Before fitting a model it is important to remove some data (usually about 20-30%) and save it as a test set. This test set will be used to test model accuracy. It cannot be used to train the model. The Scikit-Learn Train_Test_Split module is very useful for splitting datasets into training and test sets. First import the required module, then declare your target variable (y) and the variables being used to predict (X) before splitting both into training and test sets.

from sklearn.model_selection import train_test_split #Declare predictor variables. X = divorced2 #Declare target variable. y = divorced['Class'] #Split the data into train and test sets. X_train, X_test, Y_train, Y_test = train_test_split(X, y, test_size=0.20)
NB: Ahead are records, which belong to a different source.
<file path="src/rtl/task_4_output.sv">
// task_4_output: 9-bit packet FIFO feeding a store-and-forward stream output.
// A packet is only released once its last byte has been written.
module task_4_output #(
    parameter int DEPTH = 16,
    parameter int AW    = $clog2(DEPTH)
) (
    input  logic       i_clk,
    input  logic       i_rst_n,
    input  logic [7:0] i_data,
    input  logic       i_enb,
    input  logic       i_last,
    input  logic       i_tready,
    output logic [7:0] o_tdata,
    output logic       o_tvalid,
    output logic       o_tdata_last,
    output logic       o_full,
    output logic       o_empty,
    output logic       o_busy,
    output logic       o_overflow
);
    typedef enum logic [1:0] {IDLE, LOAD, SEND} state_t;
    state_t      r_state;
    logic [8:0]  r_mem [DEPTH];
    logic [AW:0] r_wptr, r_rptr, r_pkt_cnt;
    logic [7:0]  r_tdata;
    logic        r_tlast, r_tvalid, r_busy, r_ovf;
    logic        w_wr, w_hs, w_pop;
    logic [8:0]  w_head;
    assign o_full       = (r_wptr[AW] != r_rptr[AW]) && (r_wptr[AW-1:0] == r_rptr[AW-1:0]);
    assign o_empty      = r_wptr == r_rptr;
    assign w_wr         = i_enb && !o_full;
    assign w_hs         = r_tvalid && i_tready;
    assign w_pop        = (r_state == LOAD) || (w_hs && !r_tlast);
    assign w_head       = r_mem[r_rptr[AW-1:0]];
    assign o_tdata      = r_tdata;
    assign o_tdata_last = r_tlast;
    assign o_tvalid     = r_tvalid;
    assign o_busy       = r_busy;
    assign o_overflow   = r_ovf;
    always_ff @(posedge i_clk) begin
        if (w_wr) r_mem[r_wptr[AW-1:0]] <= {i_last, i_data};
    end
    always_ff @(posedge i_clk or negedge i_rst_n) begin
        if (!i_rst_n) begin
            r_wptr    <= '0;
            r_rptr    <= '0;
            r_pkt_cnt <= '0;
            r_ovf     <= 1'b0;
        end else begin
            if (w_wr) r_wptr <= r_wptr + 1'b1;
            if (w_pop) r_rptr <= r_rptr + 1'b1;
            if (i_enb && o_full) r_ovf <= 1'b1;
            r_pkt_cnt <= r_pkt_cnt + (AW+1)'(w_wr && i_last) - (AW+1)'(w_hs && r_tlast);
        end
    end
    // Output register is loaded in LOAD and refilled on every non-last handshake.
    always_ff @(posedge i_clk or negedge i_rst_n) begin
        if (!i_rst_n) begin
            r_state  <= IDLE;
            r_tdata  <= '0;
            r_tlast  <= 1'b0;
            r_tvalid <= 1'b0;
            r_busy   <= 1'b0;
        end else begin
            case (r_state)
                IDLE: if (r_pkt_cnt != '0) begin
                    r_state <= LOAD;
                    r_busy  <= 1'b1;
                end
                LOAD: begin
                    r_tdata  <= w_head[7:0];
                    r_tlast  <= w_head[8];
                    r_tvalid <= 1'b1;
                    r_state  <= SEND;
                end
                SEND: if (w_hs) begin
                    if (r_tlast) begin
                        r_tvalid <= 1'b0;
                        r_busy   <= 1'b0;
                        r_state  <= IDLE;
                    end else begin
                        r_tdata <= w_head[7:0];
                        r_tlast <= w_head[8];
                    end
                end
                default: r_state <= IDLE;
            endcase
        end
    end
endmodule

</file>
<file path="config.mk">
export PLATFORM = sky130hd
export DESIGN_NAME = task_4_output
export DESIGN_NICKNAME = d
export VERILOG_FILES = /design/src/rtl/task_4_output.sv
export SDC_FILE = /design/constraint.sdc
export NUM_CORES = 1
export LEC_CHECK = 0
export ABC_AREA = 1
export CORE_MARGIN = 1.5
export CORE_UTILIZATION = 48
export CTS_CLUSTER_DIAMETER = 100
export DETAILED_ROUTE_END_ITERATION = 7
export DONT_BUFFER_PORTS = 1
export PLACE_DENSITY = 0.68
export SYNTH_ARGS = -nofsm -noshare
export SYNTH_HDL_FRONTEND = slang
export SYNTH_SLANG_ARGS = --single-unit
</file>
<file path="constraint.sdc">
create_clock -name i_clk -period 7 [get_ports i_clk]
set_input_delay 1.4 -clock i_clk [delete_from_list [all_inputs] [get_ports i_clk]]
set_output_delay 1.4 -clock i_clk [all_outputs]
set_load 0.03 [all_outputs]
</file>
## After elaboration in Yosys (flattened, before gate mapping)

Memories as Yosys holds them, arrays and structs flattened.
Cells that the tools add are included.

| cells by class | value |
|---|---|
| $add $sub $neg | 4 |
| mux-type cells | 17 |
| reductions and logical operators | 19 |
| equality and inequality tests | 9 |

Operator list:

| kind | count |
|---|---|
| two-way mux 8 bit | 2 |
| case mux 8 bit (2 select lines) | 1 |
| adder 5 x 1 -> 5 bit (second input constant) | 2 |
| AND reduction 3 bit | 3 |
| inequality test 2 bit (second input constant) | 4 |
| logical AND 1 bit | 7 |
| two-way mux 1 bit | 7 |
| two-way mux 2 bit | 3 |
| case mux 1 bit (2 select lines) | 3 |
| case mux 2 bit (3 select lines) | 1 |
| adder 5 x 1 -> 5 bit | 1 |
| equality test 5 bit | 1 |
| nonzero test 5 bit | 1 |
| subtractor 5 x 1 -> 5 bit | 1 |
| equality test 4 bit | 1 |
| AND reduction 4 bit | 1 |
| nonzero test 2 bit | 2 |
| equality test 2 x 1 -> 1 bit (second input constant) | 1 |
| equality test 2 bit (second input constant) | 1 |
| logical NOT 1 bit | 2 |
| logical NOT 2 bit | 1 |
| AND reduction 2 bit | 1 |
| logical OR 1 bit | 1 |
| inequality test 1 bit | 1 |

| word-level totals | value |
|---|---|
| RAM bits | 144 |
| output and inout bits | 14 |
| input port bits | 13 |
| logic and storage cells | 59 |
| flip-flop bits (word level) | 29 |
| memories | 1 |

Memory list:

| memory | depth | width | read ports | clocked after memory_dff | wr ports | line | source |
|---|---|---|---|---|---|---|---|
| r_mem | 16 | 9 | 1 | 0 | 1 | 23 | `logic [8:0] r_mem [DEPTH];` |

## Logic depth before layout (Yosys ltp)

Gate-level depths: netlist of run 1.

| logic depth | value |
|---|---|
| depth after elaboration | 7 |
| gate-level depth with buffers | 12 |
| mapped depth without buffers | 11 |

## Worst setup path before layout of run 1

Ideal clock, no wire load.

| timing | value |
|---|---|
| path type | input -> register |
| start | input i_tready |
| end | register r_pkt_cnt[4] |
| slack | 4112 ps |
| required time | 6921 ps |
| library setup time | 79 ps |
| path buffers | 0 |
| data arrival time | 2809 ps |
| stages | 9 |
| cells stage by stage | nand2_1 > nor2_1 > ha_1 > inv_1 > ha_1 > inv_1 > fa_1 > o21ai_0 > xor2_1 |

| between the ends | value |
|---|---|
| cells in the longest elaborated chain, start to end | 3 |

Ends and longest elaborated chain:

| what | line | source |
|---|---|---|
| start, declared | 12 | `input logic i_tready,` |
| logical AND 1 bit | 32 | `assign w_hs = r_tvalid && i_tready;` |
| logical AND 1 bit | 53 | `r_pkt_cnt <= r_pkt_cnt + (AW+1)'(w_wr && i_last) - (AW+1)'(w_hs && r_tlast);` |
| subtractor 5 x 1 -> 5 bit | 53 |  |
| end signal, assigned | 53 |  |
| end, declared | 24 | `logic [AW:0] r_wptr, r_rptr, r_pkt_cnt;` |

No other way between the ends.
A chain may end at the register's enable or synchronous reset.

## Worst setup path in the final report of run 1

| timing | value |
|---|---|
| start | register r_rptr[0] |
| end | output o_empty |

| between the ends | value |
|---|---|
| cells in the longest elaborated chain, start to end | 1 |

Ends and longest elaborated chain:

| what | line | source |
|---|---|---|
| start, declared | 24 |  |
| start signal, assigned | 51 | `if (w_pop) r_rptr <= r_rptr + 1'b1;` |
| equality test 5 bit | 30 | `assign o_empty = r_wptr == r_rptr;` |
| end, declared | 17 | `output logic o_empty,` |

No other way between the ends.

==> metrics.yaml, run 1 <==
status: "finished, final reports clean"
cts_resized: 0
leakagePower_nw: 3.44
vias: 5015
drc: 0
cts_hold_buf: 0
critPathBufInv: 1
synth_edf_count: 144
synth-main-ff-cell: "edfxtp_1"
fin_nets: 751
clk_latency_ns: 0.44
ys_seq_area_share_pct: 66.0
area_growth_pct: 8.43
crit_chain: "buf_4 -> xor2_1 -> nor2_1 -> nand2_1 -> nor2_1"
dr.pass1.iters: 6
yosys_warnings: 0
grt_use_total_pct: 21.9
min_path_cells: 1
fmax_ghz: 0.270
hp-class: "register to register"
slew-limit-headroom_pct: 19.4
r2r_end: "r_pkt_cnt[4]$_DFF_PN0_"
n_antenna_cell: 0
fillerInstances: 1310
hold_violations: 0
cts_tree: "done"
clockRootBuffer: "clkbuf_16"
crit_family: "simple AND/OR/NAND/NOR gates"
setup_tns_ns: 0
yosys.cell_types.count: 31
antenna_left: 0
rows: 45
cpMaxStageDelayCell: "buf_4"
cpPeakStageDelay_ns: 0.62
ys_seq_elements: 173
slew_viol_final: 0
hold_path_end: "r_state[0]$_DFFE_PN0P_"
holdCritStartpoint: "r_state[0]$_DFFE_PN0P_"
worst_pin_slew_ns: 1.20
core_um2: 15400
skew_ns: 0.00947
postSynth.asyncResetShare_pct: 16.8
period_share_pct: 52.8
antenna_found_initial: 1
syn_area_per_cell_um2: 10.4
grt_pass1_vias: 4872
cts.reportedPaths.clkPinSlew_ns: 0.06
crit_fanout: 77
finalSetupViolCount: 0
clockBufferDepth: 2
drive_above_1_share_pct: 5.95
syn-cell-area_um2: 7650
initial_core_util_pct: 49.8
end_kind: "output pin"
r2r_setup_slack_ns: 3.95
cts-buffers-inserted: 17
wl_per_cell_um: 18.0
num_io_pins: 27
layout_commonest_cell: "nand2_1"
cp.arrival_ns: 2.30
cap_viol_max_count: 0
postCtsSetupBuffers: 0
io_buffer_count: 0
yosysTopAreaCellShare_pct: 56.5
rsz0062_at_grt: "no"
dp_cells: 918
routed_wl_mm: 17.1
synth_area_leaders: "edfxtp_1 (56%), nand2_1 (12%), dfrtp_1 (9.5%), nand3_1 (5.4%), inv_1 (4.3%)"
crit_type: "register to output pin"
grt_pass1_wl_mm: 26.5
period_needed_ns: 3.70
gr-total-overflow: 0
path_common_cell: "nor2_1"
viasPerCell: 5.28
dp_hpwl_mm: 10.9
cts.sinks: 173
r2r.worst_path.cells: 12
crit_required_ns: 5.60
gp_congestion: 0.959
dieWidth_um: 129
fp.dieH_um: 129
final_cell_mix: "nand2_1 (235), edfxtp_1 (144), inv_1 (88)"
yosys.area.top_type: "edfxtp_1"
worstSetupStartpointType: "register"
peakVddDrop_mv: 0.232
netlist_instances: 735
first_iter_violations: 567
h-tree-depth: 4
layout.cells.non_filler: 950
power_density_nw_per_um2: 429
die-area_um2: 16700
r2r-start: "r_rptr[0]$_DFFE_PN0P_"
synth_nets: 760
grt_max_degree: 78
-- synth_stat cells (2+ instances only) --
| cell type | instances |
|---|---|
| inv_2 | 2 |
| edfxtp_1 | 144 |
| xor2_1 | 11 |
| buf_4 | 7 |
| buf_6 | 7 |
| clkbuf_1 | 3 |
| nand2_1 | 235 |
| a21oi_1 | 10 |
| nor3_1 | 16 |
| nand3_1 | 82 |
| inv_1 | 88 |
| nor2_1 | 50 |
| clkinv_1 | 2 |
| o21ai_0 | 5 |
| nand2_2 | 4 |
| dfrtp_1 | 29 |
| xnor2_1 | 5 |
| buf_2 | 12 |
| ha_1 | 11 |
-- per-stage QoR --
step	setup WS (ns)	area [µm²]	hold WS (ns)	utilization (%)	power [W]
detailed placement	3.75	7720	0.435	50.3	0.00264
CTS	3.28	8300	0.454	54.0	0.00355
finish	3.30	8300	0.448	54.0	0.00356
global placement	3.76	7720	0.439	50.3	0.00261
floorplan	4.11	7650	0.412	-	0.00239
global route	3.13	8300	0.498	54.0	0.00377
-- sequential cells by signal, indices dropped and copies added, names as in the netlist --
name and count:
o_tdata_last 1, r_pkt_cnt 5, o_tdata 8, o_tvalid 1, r_wptr 5, r_rptr 5
r_mem 144, o_busy 1, r_state 2, o_overflow 1
-- worst reg2reg max path: stages (launching register included) --
cell and delay (ns):
dfrtp_2 0.34, buf_4 0.62, xor2_1 0.14, nor2_1 0.24
nand3_4 0.17, nand3_1 0.13, ha_1 0.24, inv_1 0.06
ha_1 0.15, inv_1 0.05, fa_1 0.40, o21ai_0 0.24
xor2_1 0.19
-- how the worst max path moves through the flow --
| stage | start | to | cells past startpoint |
|---|---|---|---|
| 2_1_floorplan | i_tready | r_pkt_cnt[4]$_DFF_PN0_ | 9 |
| 3_3_place_gp | r_rptr[0]$_DFFE_PN0P_ | o_empty | 5 |
| 3_5_place_dp | r_rptr[0]$_DFFE_PN0P_ | o_empty | 5 |
| 4_1_cts | r_rptr[0]$_DFFE_PN0P_ | o_empty | 5 |
| 5_1_grt | r_rptr[0]$_DFFE_PN0P_ | o_empty | 5 |
| 6_report | r_rptr[0]$_DFFE_PN0P_ | o_empty | 5 |
-- logic make-up after synthesis --
family / count (synthesis) / share of synthesized area [%]
AND/OR/NAND/NOR: 393 / 21.5
flip-flops: 173 / 66.0
buffers and inverters: 122 / 7.26
AO/OA/AOI/OAI: 19 / 1.41
XOR/XNOR: 16 / 1.83
adder cells (fa/ha/maj): 12 / 2.06
-- power by group --
group,internal (W),switching [W]
registers,0.00129,0.000174
clock network,0.000527,0.000396
logic,0.000348,0.000829
-- layer usage --
| metal | GRT usage (%) | wire length (µm) | vias up |
|---|---|---|---|
| met1 | 30.1 | 7370 | 2422 |
| li1 | - | - | 2361 |
| met4 | 7.34 | 313 | 0 |
| met2 | 34.4 | 7990 | 198 |
| met3 | 5.57 | 1380 | 34 |
| met5 | 0 | 0 | - |
-- area by class of cell --
| class | instances | area, µm² | share of cell area, % |
|---|---|---|---|
| repair buffers | 2 | 15.0 | 0.181 |
| inverters | 92 | 345 | 4.16 |
| flip-flops and latches | 173 | 5050 | 60.9 |
| well taps | 211 | 264 | 3.18 |
| clock inverters | 13 | 143 | 1.72 |
| clock buffers | 19 | 433 | 5.22 |
| multi-input cells | 440 | 2050 | 24.7 |
Note: power is estimated with default switching activity, not from simulation.
==> inputs of run 2 (changes only) <==
- PLACE_DENSITY: 0.68 -> 0.7
- clock period: 7 -> 3.22 ns (I/O delays scaled with it)
==> run 2 against run 1 <==
Compared with the run above: cell area grew 1.9%; largest power group unchanged; clock skew is essentially flat; final cell count grew 2.0%; non-clock buffer count grew 19; worst setup slack lost 2.7 ns; hold slack lost 0.43 ns; sequential share of layout area shrank 1.2 points; die area is the same; power grew 120%; via count is the same.
==> metrics.yaml, run 2 (synthesized netlist as in run 1, its figures left out) <==
vias: 5015  # unchanged
sequentialPowerShare_pct: 40.4  # was 41.0%
fmax_ghz: 0.382
slew-limit-headroom_pct: 45.4  # was 19.4%
first_iter_violations: 655  # was 567
switching_share_pct: 38.7  # was 39.3%
clk_latency_ns: 0.44  # about the same
crit_chain: "xor2_1 -> nor2_2 -> nand3_4 -> nand3_1 -> ha_1 -> inv_1 -> ha_1 -> inv_1 -> fa_1 -> o21ai_0 -> xor2_1"  # was buf_4 -> xor2_1 -> nor2_1 -> nand2_1 -> nor2_1
grt_pass1_wl_mm: 26.2  # was 26.5 mm
drive_above_1_share_pct: 7.78  # was 5.95%
leakagePower_nw: 3.56  # was 3.44 nW
finalSetupViolCount: 0  # unchanged
layout.cells.non_filler: 969  # was 950
rows: 45  # unchanged
viasPerCell: 5.18  # was 5.28
hold_slack_ns: 0.0176  # was 0.448 ns
largest_reg_flops: 144  # unchanged
die-area_um2: 16700  # unchanged
crit_fanout: 15  # was 77
r2r.worst_path.cells: 11  # was 12
drc: 0  # unchanged
slew_viol_final: 0  # unchanged
power_density_nw_per_um2: 926  # was 429 nW/µm²
cts.sinks: 173  # unchanged
r2r-start: "r_rptr[2]$_DFFE_PN0P_"  # was r_rptr[0]$_DFFE_PN0P_
skew_ns: 0.00990  # was 0.00947 ns
core_um2: 15400  # unchanged
routed_wl_mm: 16.6  # was 17.1 mm
fp.dieH_um: 129  # unchanged
cts-buffers-inserted: 17  # unchanged
n_antenna_cell: 0  # unchanged
antenna_found_initial: 0  # was 1
r2r_end: "r_pkt_cnt[4]$_DFF_PN0_"  # unchanged
end_kind: "register"  # was output pin
crit_type: "register to register"  # was register to output pin
cpMaxStageDelayCell: "dfrtp_1"  # was buf_4
rsz0062_at_grt: "no"  # unchanged
cts_tree: "done"  # unchanged
dieWidth_um: 129  # unchanged
grt_max_degree: 76  # was 78
cts_resized: 0  # unchanged
cp.arrival_ns: 2.99  # was 2.30 ns
intPower_w: 0.00480  # was 0.00216 W
grt_use_total_pct: 21.8  # was 21.9%
hold_violations: 0  # unchanged
clockRootBuffer: "clkbuf_16"  # unchanged
cts.reportedPaths.clkPinSlew_ns: 0.07  # was 0.06 ns
peakVddDrop_mv: 0.480  # was 0.232 mV
final_cell_mix: "nand2_1 (235), edfxtp_1 (144), inv_1 (88)"  # unchanged
gr-total-overflow: 0  # unchanged
dp_hpwl_mm: 10.4  # was 10.9 mm
utilization_pct: 55.1  # was 54.0%
cpPeakStageDelay_ns: 0.68  # was 0.62 ns
crit_required_ns: 3.59  # was 5.60 ns
period_share_pct: 81.4
num_io_pins: 27  # unchanged
cap_viol_max_count: 0  # unchanged
initial_core_util_pct: 49.8  # unchanged
area_growth_pct: 10.5  # was 8.43%
layout_commonest_cell: "nand2_1"  # unchanged
setup_tns_ns: 0  # unchanged
io_buffer_count: 0  # unchanged
wl_per_cell_um: 17.2  # was 18.0 µm
status: "finished, final reports clean"  # unchanged
combPwrFrac_pct: 33.6  # was 33.1%
worstSetupStartpointType: "register"  # unchanged
p_sw_w: 0.00303  # was 0.00140 W
dr.pass1.iters: 4  # was 6
worst_pin_slew_ns: 0.820  # was 1.20 ns
h-tree-depth: 4  # unchanged
p_clk_share_pct: 25.9  # about the same
r2r_setup_slack_ns: 0.60  # was 3.95 ns
grt_pass1_vias: 4904  # was 4872
gp_congestion: 0.900  # was 0.959
fin_nets: 770  # was 751
period_needed_ns: 2.62
dp_cells: 936  # was 918
antenna_left: 0  # unchanged
clockBufferDepth: 2  # unchanged
report.power.total_w: 0.00784  # was 0.00356 W
hp-class: "input port to async pin"  # was register to register
## run 2: cell types whose count changed in the layout (fill, tap and decap cells not counted)
cell        before  now
buf_4            2   20
clkinv_1         2    6
clkinvlp_4       4    1
buf_12           0    1
bufinv_16        2    3
clkinv_2         3    2
clkinv_4         2    3
inv_6            1    0
inv_8            1    0
## run 2: area by class of cell
type	count	area, µm²
Clock buffer	19	433
Inverter	92	345
Multi-Input combinational cell	440	2050
Sequential cell	173	5050
Timing Repair Buffer	21	170
Clock inverter	13	149
Tap cell	211	264
Fill cell	1294	6910
## run 2: through the flow
stage	setup slack (ns)	instance area (µm²)
5_1_grt	0.381	8460
3_3_place_gp	0.672	7860
3_5_place_dp	0.626	7860
6_report	0.600	8460
4_1_cts	0.608	8460
2_1_floorplan	0.951	7650
## run 2: critical path: cells and delay by family, from the launching register on
kind            cells  cell delay [ns]
flops               1             0.68
fa+ha+maj           3             0.77
compound gates      1             0.24
simple gates        3             0.44
buf+inv             2             0.10
xor+xnor            2             0.31
## run 2: timing repair
item | 4_1_cts | 5_1_grt
hold buffers | 1 | 0
buffers inserted | 0 | 0
endpoints found under the hold margin | 29 | 0
## run 2: worst max-delay path by stage
stage                           from  slack (ns)                      to  depth (start not counted)
2_1_floorplan  r_wptr[0]$_DFFE_PN0P_        0.95  r_pkt_cnt[4]$_DFF_PN0_                         11
3_3_place_gp   r_rptr[2]$_DFFE_PN0P_        0.67  r_pkt_cnt[4]$_DFF_PN0_                         11
3_5_place_dp   r_rptr[2]$_DFFE_PN0P_        0.63  r_pkt_cnt[4]$_DFF_PN0_                         11
4_1_cts        r_rptr[2]$_DFFE_PN0P_        0.61  r_pkt_cnt[4]$_DFF_PN0_                         11
5_1_grt        r_rptr[2]$_DFFE_PN0P_        0.38  r_pkt_cnt[4]$_DFF_PN0_                         11
6_report       r_rptr[2]$_DFFE_PN0P_        0.60  r_pkt_cnt[4]$_DFF_PN0_                         11
## run 2: power by group through the flow
stage | Sequential (W) | Clock, W | Combinational, W
finish | 0.00317 | 0.00203 | 0.00263
CTS | 0.00317 | 0.00206 | 0.00263
global route | 0.00321 | 0.00215 | 0.00298
detailed placement | 0.00322 | 0 | 0.00259
floorplan | 0.00314 | 0 | 0.00205
global placement | 0.00320 | 0 | 0.00251
## run 2: metal layers
metal	routed length (µm)	share of wire, %	global-route usage (%)	vias to the layer above
met5	0	0	0	-
met4	438	2.6	9.72	0
met3	1130	6.8	6.69	28
met2	7780	47	33.5	192
met1	7270	44	28.6	2387
li1	-	-	-	2408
Next import and declare a logistic regression classifier and fit the model to the training data. Fitting the model means finding the right coefficients and intercept for the logistic regression equation. The right coefficients make it so the equation can correctly calculate the value of the target variable for all or most of the samples, when the values of the independent variables are plugged into it.

The regularization parameter (C) which you see below is used to prevent the model from overfitting. Regularization helps the model generalize better to new data not used for training. In this module a lower number for C means stronger regularization, so the value for C can be lowered (by dividing it by 10) if test set accuracy is much lower than training set accuracy. The default regularization for this Scikit-Learn Logistic Regression module is L2 regularization.

from sklearn.linear_model import LogisticRegression # Declare a logistic regression classifier. lr = LogisticRegression(C = 1e5) #Fit the model to the training data. fit = lr.fit(X_train, Y_train)

The following code calculates and prints the model coefficients. The coefficients can be useful for asessing the relative importance of each of the features (especially if all of the features are on the same scale).

print('Intercept') print (fit.intercept_) print('Coefficients') print(fit.coef_)

Intercept [-5.37940024] Coefficients [[ 0.74640783 10.84130871 0.90409127 0.42400431 0.04745981]]

The coefficient output is in the same order as the columns in the training dataset. I'll create a dataframe to make it easier to match the coefficients with the features.

weights =pd.DataFrame({'Attributes':list(X_train.columns),'Coefficients':list(fit.coef_)[0]}) weights

Attributes | Coefficients | |
---|---|---|

0 | Atr6 | 0.746408 |

1 | Atr7 | 10.841309 |

2 | Atr43 | 0.904091 |

3 | Atr45 | 0.424004 |

4 | Atr46 | 0.047460 |

The most important attribute was number 7: "We are like two strangers who share the same environment at home rather than family."

Makes sense.

### Making predictions

Now use your trained logistic regression model to predict Divorce using both the test and train datasets, and calculate the accuracy of predictions for both.

#Predict Divorce pred_y_sklearn = lr.predict(X_test) pred_y_sklearn = lr.predict(X_train) print('\n Accuracy') print('Test',lr.score(X_test, Y_test)) print('Train',lr.score(X_train, Y_train))

Accuracy Test 0.9117647058823529 Train 0.9044117647058824

There are no signs of overfitting, as the test set accuracy is about the same as the training set accuracy. An accuracy above 87% is not bad, but accuracy might be improved by using PCA (Principal Component Analysis) to deal with correlated variables, rather than throwing them out.